Dan Cedarholm announced Pears on 6 February 2012.

Yesterday, on stage at An Event Apart Atlanta, I announced Pears: an open source WordPress theme for creating your own markup & style pattern library.

I wanted to create my own database repository of commonly used patterns and figured the tool might be useful for others as well. Breaking interfaces down into patterns has been immensely helpful in learning and re-evaluating the best possible code to implement them. I’ve just gotten started and will be adding more as I create them.

But Pears isn’t about how I code these patterns—it’s a tool for creating your own.

The theme is available on GitHub for those that want to chip in and make it even better. Admittedly, the code is a little rough here and there, but it works.

Looking forward to seeing others’ takes on the patterns that power flexible web interfaces.

When I saw the Pears theme that Dan Cedarholm had created for WordPress, I thought it would make a great Symphony ensemble. So, I created this Symphony ensemble. I chose to start from scratch, rather than fork the WordPress theme, so as not to bloat this repository.

A Symphony ensemble is a means of packaging a site as an installer, used by the Symphony development team to package the official releases. It also works well as a way to share entire sites without worrying about sharing sensitive author login details and database credentials.
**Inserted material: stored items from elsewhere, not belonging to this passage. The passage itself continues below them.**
File: config.mk
export PLATFORM = sky130hd
export DESIGN_NAME = wb_commit_top
export DESIGN_NICKNAME = d
export VERILOG_FILES = /design/src/hw/wb_pkg.sv /design/src/hw/wb_commit_top.sv /design/src/hw/regfile.sv /design/src/hw/excp_csr.sv /design/src/hw/wb_stage.sv /design/src/hw/excp_prio.sv
export SDC_FILE = /design/constraint.sdc
export NUM_CORES = 2
export LEC_CHECK = 0
export BUFFER_PORTS_ARGS = -buffer_cell sky130_fd_sc_hd__buf_2
export CAP_MARGIN = 40
export CORE_MARGIN = 1.5
export CORE_UTILIZATION = 50
export DETAILED_ROUTE_END_ITERATION = 16
export MAX_ROUTING_LAYER = met4
export PLACE_DENSITY = 0.67
export REMOVE_ABC_BUFFERS = 1
export SETUP_SLACK_MARGIN = 0.3
export SYNTH_ARGS = -nofsm -noshare
export SYNTH_HDL_FRONTEND = slang
export SYNTH_SLANG_ARGS = --single-unit
File: constraint.sdc
create_clock -name clk -period 9.8 [get_ports clk]
set_input_delay 2.45 -clock clk [delete_from_list [all_inputs] [get_ports clk]]
set_output_delay 2.45 -clock clk [all_outputs]
set_load 0.02 [all_outputs]
File: src/hw/wb_pkg.sv
`default_nettype none

package wb_pkg;

    // packet handed over by the memory stage
    typedef struct packed {
        logic [31:0] pc;
        logic [31:0] mem_addr;
        logic [31:0] mem_result;
        logic        wreg_en;
        logic [4:0]  wreg_index;
        // 0 invtlb, 1 tlbwr, 2 tlbrd, 3 tlbfill, 4 tlbsrch
        logic [4:0]  tlb_op;
        logic        llbit_set_en;
        logic        llbit_value;
        // tlbsrch result carried down from mem
        logic [4:0]  data_tlbindex;
        logic        data_tlbfound;
    } mem_ctrl_t;

    // exception vector, bit 0 highest priority
    typedef struct packed {
        logic        ertn;
        logic [15:0] excp_num;
        logic        ms_excp;
    } excp_in_t;

    typedef struct packed {
        logic        we;
        logic [13:0] num;
        logic [31:0] wdata;
    } csr_wr_t;

    // sorted exception, feeds the csr block
    typedef struct packed {
        logic [5:0]  ecode;
        logic [8:0]  esubcode;
        logic [31:0] badv;
        logic        badv_valid;
        logic        excp_tlb;
        logic        excp_tlbrefill;
    } excp_info_t;

    typedef struct packed {
        logic       inv_en;
        logic       wr_en;
        logic       rd_en;
        logic       fill_en;
        logic       srch_en;
        logic [4:0] tlbindex;
        logic       tlbfound;
        // tlbrd/tlbsrch touch csrs read by later stages
        logic       hazard;
    } tlb_cmd_t;

    // loongarch ecodes
    localparam logic [5:0] ECODE_INT  = 6'h00;
    localparam logic [5:0] ECODE_PIL  = 6'h01;
    localparam logic [5:0] ECODE_PIS  = 6'h02;
    localparam logic [5:0] ECODE_PIF  = 6'h03;
    localparam logic [5:0] ECODE_PME  = 6'h04;
    localparam logic [5:0] ECODE_PPI  = 6'h07;
    localparam logic [5:0] ECODE_ADEF = 6'h08;
    localparam logic [5:0] ECODE_ADEM = 6'h08;
    localparam logic [5:0] ECODE_ALE  = 6'h09;
    localparam logic [5:0] ECODE_SYS  = 6'h0b;
    localparam logic [5:0] ECODE_BRK  = 6'h0c;
    localparam logic [5:0] ECODE_INE  = 6'h0d;
    localparam logic [5:0] ECODE_IPE  = 6'h0e;
    localparam logic [5:0] ECODE_TLBR = 6'h3f;

    // adef shares the ecode with subcode 0
    localparam logic [8:0] ESUBCODE_ADEM = 9'd1;

    // csr numbers
    localparam logic [13:0] CSR_CRMD   = 14'h000;
    localparam logic [13:0] CSR_PRMD   = 14'h001;
    localparam logic [13:0] CSR_ESTAT  = 14'h005;
    localparam logic [13:0] CSR_ERA    = 14'h006;
    localparam logic [13:0] CSR_BADV   = 14'h007;
    localparam logic [13:0] CSR_LLBCTL = 14'h060;

endpackage

`default_nettype wire
File: src/hw/wb_commit_top.sv
`default_nettype none

module wb_commit_top #(
    parameter bit SOFT_INT_EN = 1'b0
) (
    input  wire                    clk,
    input  wire                    rst,
    input  wire                    left_valid,
    output logic                   left_ready,
    output logic                   right_valid,
    input  wire                    right_ready,
    input  wire                    icache_busy,
    input  wire                    soft_int,
    input  wire wb_pkg::mem_ctrl_t mem_ctrl,
    input  wire wb_pkg::excp_in_t  excp_in,
    input  wire wb_pkg::csr_wr_t   csr_wr,
    input  wire [4:0]              rf_raddr,
    input  wire [13:0]             csr_rd_num,
    output logic                   stall,
    output logic                   excp_flush,
    output logic                   ertn_flush,
    output wb_pkg::excp_info_t     excp_info,
    output logic [31:0]            excp_era,
    output wb_pkg::tlb_cmd_t       tlb_cmd,
    output logic [31:0]            rf_rdata,
    output logic [31:0]            csr_rd_data
);
    import wb_pkg::*;

    logic        accept;
    logic        rf_we;
    logic [4:0]  rf_waddr;
    logic [31:0] rf_wdata;
    csr_wr_t     csr_commit;
    logic        llbit_we;
    logic        llbit_value;

    // packet taken this edge
    assign accept = left_valid && left_ready;

    wb_stage #(
        .SOFT_INT_EN (SOFT_INT_EN)
    ) stage_i (
        .clk         (clk),
        .rst         (rst),
        .left_valid  (left_valid),
        .left_ready  (left_ready),
        .right_valid (right_valid),
        .right_ready (right_ready),
        .icache_busy (icache_busy),
        .soft_int    (soft_int),
        .mem_ctrl    (mem_ctrl),
        .excp_in     (excp_in),
        .csr_wr      (csr_wr),
        .stall       (stall),
        .excp_flush  (excp_flush),
        .ertn_flush  (ertn_flush),
        .excp_info   (excp_info),
        .excp_era    (excp_era),
        .tlb_cmd     (tlb_cmd),
        .rf_we       (rf_we),
        .rf_waddr    (rf_waddr),
        .rf_wdata    (rf_wdata),
        .csr_commit  (csr_commit),
        .llbit_we    (llbit_we),
        .llbit_value (llbit_value)
    );

    excp_csr csr_i (
        .clk         (clk),
        .rst         (rst),
        .flush_excp  (excp_flush),
        .flush_ertn  (ertn_flush),
        .accept      (accept),
        .excp_info   (excp_info),
        .era         (excp_era),
        .csr_commit  (csr_commit),
        .llbit_we    (llbit_we),
        .llbit_value (llbit_value),
        .csr_rd_num  (csr_rd_num),
        .csr_rd_data (csr_rd_data)
    );

    regfile rf_i (
        .clk   (clk),
        .rst   (rst),
        .we    (rf_we),
        .waddr (rf_waddr),
        .wdata (rf_wdata),
        .raddr (rf_raddr),
        .rdata (rf_rdata)
    );

endmodule

`default_nettype wire

File: src/hw/regfile.sv
`default_nettype none

module regfile (
    input  wire         clk,
    input  wire         rst,
    input  wire         we,
    input  wire  [4:0]  waddr,
    input  wire  [31:0] wdata,
    input  wire  [4:0]  raddr,
    output logic [31:0] rdata
);
    logic [31:0] regs [32];

    // single commit port, r0 never written
    always_ff @(posedge clk) begin
        if (rst) begin
            for (int i = 0; i < 32; i++) begin
                regs[i] <= 32'd0;
            end
        end else if (we && (waddr != 5'd0)) begin
            regs[waddr] <= wdata;
        end
    end

    // async read, r0 hardwired
    assign rdata = (raddr == 5'd0) ? 32'd0 : regs[raddr];

endmodule

`default_nettype wire

File: src/hw/excp_csr.sv
`default_nettype none

module excp_csr (
    input  wire                     clk,
    input  wire                     rst,
    input  wire                     flush_excp,
    input  wire                     flush_ertn,
    input  wire                     accept,
    input  wire wb_pkg::excp_info_t excp_info,
    input  wire [31:0]              era,
    input  wire wb_pkg::csr_wr_t    csr_commit,
    input  wire                     llbit_we,
    input  wire                     llbit_value,
    input  wire [13:0]              csr_rd_num,
    output logic [31:0]             csr_rd_data
);
    import wb_pkg::*;

    // crmd fields
    logic [1:0]  crmd_plv;
    logic        crmd_ie;
    logic        crmd_da;
    logic        crmd_pg;
    logic [1:0]  crmd_datf;
    logic [1:0]  crmd_datm;
    // prmd fields
    logic [1:0]  prmd_pplv;
    logic        prmd_pie;
    // estat fields
    logic [1:0]  estat_is;
    logic [5:0]  estat_ecode;
    logic [8:0]  estat_esubcode;
    logic [31:0] era_q;
    logic [31:0] badv_q;
    logic        llbit;
    logic        take_excp;
    logic        take_ertn;

    // flushes only land on an accepting edge
    assign take_excp = accept && flush_excp;
    assign take_ertn = accept && flush_ertn;

    always_ff @(posedge clk) begin
        if (rst) begin
            crmd_plv       <= 2'd0;
            crmd_ie        <= 1'b0;
            crmd_da        <= 1'b1;
            crmd_pg        <= 1'b0;
            crmd_datf      <= 2'd0;
            crmd_datm      <= 2'd0;
            prmd_pplv      <= 2'd0;
            prmd_pie       <= 1'b0;
            estat_is       <= 2'd0;
            estat_ecode    <= 6'd0;
            estat_esubcode <= 9'd0;
            era_q          <= 32'd0;
            badv_q         <= 32'd0;
            llbit          <= 1'b0;
        end else if (take_excp) begin
            // save mode, drop to kernel with ints off
            prmd_pplv      <= crmd_plv;
            prmd_pie       <= crmd_ie;
            crmd_plv       <= 2'd0;
            crmd_ie        <= 1'b0;
            // refill handler runs untranslated
            if (excp_info.excp_tlbrefill) begin
                crmd_da <= 1'b1;
                crmd_pg <= 1'b0;
            end
            era_q          <= era;
            estat_ecode    <= excp_info.ecode;
            estat_esubcode <= excp_info.esubcode;
            if (excp_info.badv_valid) begin
                badv_q <= excp_info.badv;
            end
        end else begin
            if (take_ertn) begin
                crmd_plv <= prmd_pplv;
                crmd_ie  <= prmd_pie;
                // leaving refill, back to paging
                if (estat_ecode == ECODE_TLBR) begin
                    crmd_da <= 1'b0;
                    crmd_pg <= 1'b1;
                end
            end
            if (csr_commit.we) begin
                case (csr_commit.num)
                    CSR_CRMD: begin
                        crmd_plv  <= csr_commit.wdata[1:0];
                        crmd_ie   <= csr_commit.wdata[2];
                        crmd_da   <= csr_commit.wdata[3];
                        crmd_pg   <= csr_commit.wdata[4];
                        crmd_datf <= csr_commit.wdata[6:5];
                        crmd_datm <= csr_commit.wdata[8:7];
                    end
                    CSR_PRMD: begin
                        prmd_pplv <= csr_commit.wdata[1:0];
                        prmd_pie  <= csr_commit.wdata[2];
                    end
                    // only the soft int bits are writable
                    CSR_ESTAT: estat_is <= csr_commit.wdata[1:0];
                    CSR_ERA:   era_q    <= csr_commit.wdata;
                    CSR_BADV:  badv_q   <= csr_commit.wdata;
                    // wcllb clears the ll bit
                    CSR_LLBCTL: begin
                        if (csr_commit.wdata[1]) begin
                            llbit <= 1'b0;
                        end
                    end
                    default: ;
                endcase
            end
            // ll/sc update wins over wcllb
            if (llbit_we) begin
                llbit <= llbit_value;
            end
        end
    end

    always_comb begin
        case (csr_rd_num)
            CSR_CRMD:   csr_rd_data = {23'd0, crmd_datm, crmd_datf, crmd_pg, crmd_da,
                                       crmd_ie, crmd_plv};
            CSR_PRMD:   csr_rd_data = {29'd0, prmd_pie, prmd_pplv};
            CSR_ESTAT:  csr_rd_data = {1'b0, estat_esubcode, estat_ecode, 14'd0, estat_is};
            CSR_ERA:    csr_rd_data = era_q;
            CSR_BADV:   csr_rd_data = badv_q;
            CSR_LLBCTL: csr_rd_data = {31'd0, llbit};
            default:    csr_rd_data = 32'd0;
        endcase
    end

    // stage must not send a csr write with a flush
    assert property (@(posedge clk) disable iff (rst)
        (accept && (flush_excp || flush_ertn)) |-> !csr_commit.we)
        else $error("excp_csr: csr write together with a flush");

endmodule

`default_nettype wire

File: src/hw/wb_stage.sv
`default_nettype none

module wb_stage #(
    parameter bit SOFT_INT_EN = 1'b0
) (
    input  wire                   clk,
    input  wire                   rst,
    input  wire                   left_valid,
    output logic                  left_ready,
    output logic                  right_valid,
    input  wire                   right_ready,
    input  wire                   icache_busy,
    input  wire                   soft_int,
    input  wire wb_pkg::mem_ctrl_t mem_ctrl,
    input  wire wb_pkg::excp_in_t  excp_in,
    input  wire wb_pkg::csr_wr_t   csr_wr,
    output logic                  stall,
    output logic                  excp_flush,
    output logic                  ertn_flush,
    output wb_pkg::excp_info_t    excp_info,
    output logic [31:0]           excp_era,
    output wb_pkg::tlb_cmd_t      tlb_cmd,
    output logic                  rf_we,
    output logic [4:0]            rf_waddr,
    output logic [31:0]           rf_wdata,
    output wb_pkg::csr_wr_t       csr_commit,
    output logic                  llbit_we,
    output logic                  llbit_value
);
    logic soft_int_on;
    logic excp_pend;
    logic accept;

    // soft interrupt only counts when built in
    assign soft_int_on = SOFT_INT_EN && soft_int;
    assign excp_pend   = excp_in.ms_excp || soft_int_on;

    // hold flushes off while the icache is mid-refill
    assign stall = left_valid && icache_busy && (excp_pend || excp_in.ertn);

    // pass-through handshake, broken only by a stall
    assign left_ready  = stall ? 1'b0 : right_ready;
    assign right_valid = stall ? 1'b0 : left_valid;
    assign accept      = left_valid && left_ready;

    assign excp_flush = left_valid && excp_pend && !icache_busy;
    // any exception beats ertn
    assign ertn_flush = left_valid && excp_in.ertn && !icache_busy && !excp_pend;

    excp_prio prio_i (
        .excp_vec   (excp_in.excp_num),
        .soft_int   (soft_int_on),
        .pc         (mem_ctrl.pc),
        .mem_addr   (mem_ctrl.mem_addr),
        .left_valid (left_valid),
        .info       (excp_info)
    );

    assign excp_era = mem_ctrl.pc;

    // tlb strobes follow left_valid only
    always_comb begin
        tlb_cmd          = '0;
        tlb_cmd.inv_en   = mem_ctrl.tlb_op[0] && left_valid;
        tlb_cmd.wr_en    = mem_ctrl.tlb_op[1] && left_valid;
        tlb_cmd.rd_en    = mem_ctrl.tlb_op[2] && left_valid;
        tlb_cmd.fill_en  = mem_ctrl.tlb_op[3] && left_valid;
        tlb_cmd.srch_en  = mem_ctrl.tlb_op[4] && left_valid;
        tlb_cmd.tlbindex = mem_ctrl.data_tlbindex;
        tlb_cmd.tlbfound = mem_ctrl.data_tlbfound;
        tlb_cmd.hazard   = (mem_ctrl.tlb_op[4] || mem_ctrl.tlb_op[2]) && left_valid;
    end

    // gpr commit, killed by a taken exception
    assign rf_we    = accept && mem_ctrl.wreg_en && !excp_flush;
    assign rf_waddr = mem_ctrl.wreg_index;
    assign rf_wdata = mem_ctrl.mem_result;

    // csr write only from a clean accepted packet
    always_comb begin
        csr_commit    = csr_wr;
        csr_commit.we = csr_wr.we && accept && !excp_pend;
    end

    assign llbit_we    = mem_ctrl.llbit_set_en && accept && !excp_pend;
    assign llbit_value = mem_ctrl.llbit_value;

    // the two flushes are exclusive
    assert property (@(posedge clk) disable iff (rst)
        !(excp_flush && ertn_flush))
        else $error("wb_stage: excp_flush and ertn_flush together");

    // stalled packet must not be taken
    assert property (@(posedge clk) disable iff (rst)
        stall |-> !left_ready && !right_valid)
        else $error("wb_stage: handshake open during stall");

endmodule

`default_nettype wire

File: src/hw/excp_prio.sv
`default_nettype none

module excp_prio (
    input  wire [15:0]          excp_vec,
    input  wire                 soft_int,
    input  wire [31:0]          pc,
    input  wire [31:0]          mem_addr,
    input  wire                 left_valid,
    output wb_pkg::excp_info_t  info
);
    import wb_pkg::*;

    logic [15:0] vec;
    logic [3:0]  sel;
    logic        hit;
    logic        fetch_grp;
    logic        mem_grp;

    // soft interrupt lands in the int slot
    assign vec = {excp_vec[15:1], excp_vec[0] | soft_int};

    // lowest set bit wins, scan downwards
    always_comb begin
        sel = 4'd0;
        hit = 1'b0;
        for (int i = 15; i >= 0; i--) begin
            if (vec[i]) begin
                sel = 4'(i);
                hit = 1'b1;
            end
        end
    end

    // fetch side faults carry the pc
    assign fetch_grp = hit && (sel >= 4'd1) && (sel <= 4'd4);
    // ale onwards carry the data address
    assign mem_grp = hit && (sel >= 4'd9);

    always_comb begin
        info = '0;
        if (hit) begin
            case (sel)
                4'd0: info.ecode = ECODE_INT;
                4'd1: info.ecode = ECODE_ADEF;
                4'd2: info.ecode = ECODE_TLBR;
                4'd3: info.ecode = ECODE_PIF;
                4'd4: info.ecode = ECODE_PPI;
                4'd5: info.ecode = ECODE_SYS;
                4'd6: info.ecode = ECODE_BRK;
                4'd7: info.ecode = ECODE_INE;
                4'd8: info.ecode = ECODE_IPE;
                4'd9: info.ecode = ECODE_ALE;
                4'd10: begin
                    info.ecode    = ECODE_ADEM;
                    info.esubcode = ESUBCODE_ADEM;
                end
                4'd11: info.ecode = ECODE_TLBR;
                4'd12: info.ecode = ECODE_PME;
                4'd13: info.ecode = ECODE_PPI;
                4'd14: info.ecode = ECODE_PIS;
                default: info.ecode = ECODE_PIL;
            endcase
            // inst tlb kinds 2..4, data tlb kinds 11..15
            info.excp_tlb = left_valid && (((sel >= 4'd2) && (sel <= 4'd4)) || (sel >= 4'd11));
            // only the refill pair switches to direct mapping
            info.excp_tlbrefill = left_valid && ((sel == 4'd2) || (sel == 4'd11));
            info.badv_valid = left_valid && (fetch_grp || mem_grp);
            if (fetch_grp) begin
                info.badv = pc;
            end else if (mem_grp) begin
                info.badv = mem_addr;
            end
        end
    end

    // a bad address needs a real fault behind it
    always_comb begin
        assert final (!info.badv_valid || (excp_vec != 16'd0))
            else $error("excp_prio: badv_valid with empty exception vector");
    end

endmodule

`default_nettype wire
This ensemble demonstrates my usual process of building an ensemble with the Symphony core as the master branch and the workspace directory as the workspace branch. I use the Export Ensemble and the Dump DB extensions to track database changes in the Git repository, so it is possible to revert back to a previous version and restore the database to the state it was in at the time of that commit.

Installing this Symphony Ensemble

Follow the usual instructions for installing Symphony. You'll find these instructions in the README file of the master branch. More detailed install instructions can be found on the Symphony site.

If you are installing with Git, the difference will be that you don't need to clone the Symphony core files. These files are in the master branch of this repository, which is a snapshot of the Symphony core, slightly modified to accommodate references to the extension submodules that have been added to the core extensions, and the workspace submodule, which contains the majority of the project-specific code that makes this ensemble work. The easiest way to grab everything is to use this single command, which will recursively find all submodules, initialize them and checkout the appropriate commit, cloning the files into a directory called pears:

git clone --recursive git://github.com/bauhouse/sym-pears.git pears

Alternatively, just download the ZIP file of the latest release and install the old fashioned way.

Change Log

Version 1.1 - 8 October 2012

  • Updated the Pears ensemble to Symphony 2.3

Version 1.0 - 7 October 2012

  • Ported the Pears project to Symphony 2.2.5

Enjoy Two Different Flavours of Pears

Now you have your choice of CMS on which to build your pattern library: WordPress or Symphony. You can find more about the original WordPress theme below.

A WordPress Theme by Dan Cedarholm

Pears are common patterns of markup & style.

Pears is an open source WordPress theme. I'll admit the code is a bit rough, initially based on the default 'twentyone' theme.

I wanted a handy way of collecting HTML & CSS pattern pairs. Often used modules with a minimal of style applied. It's become a valuable learning tool, whereby breaking interfaces down into small pieces make it easier to learn and improve running code.


  • Each pattern is a post in WordPress.
  • Add markup in a custom field named 'html'.
  • Add style in a custom field named 'css'.
  • Use the main content field for optional notes.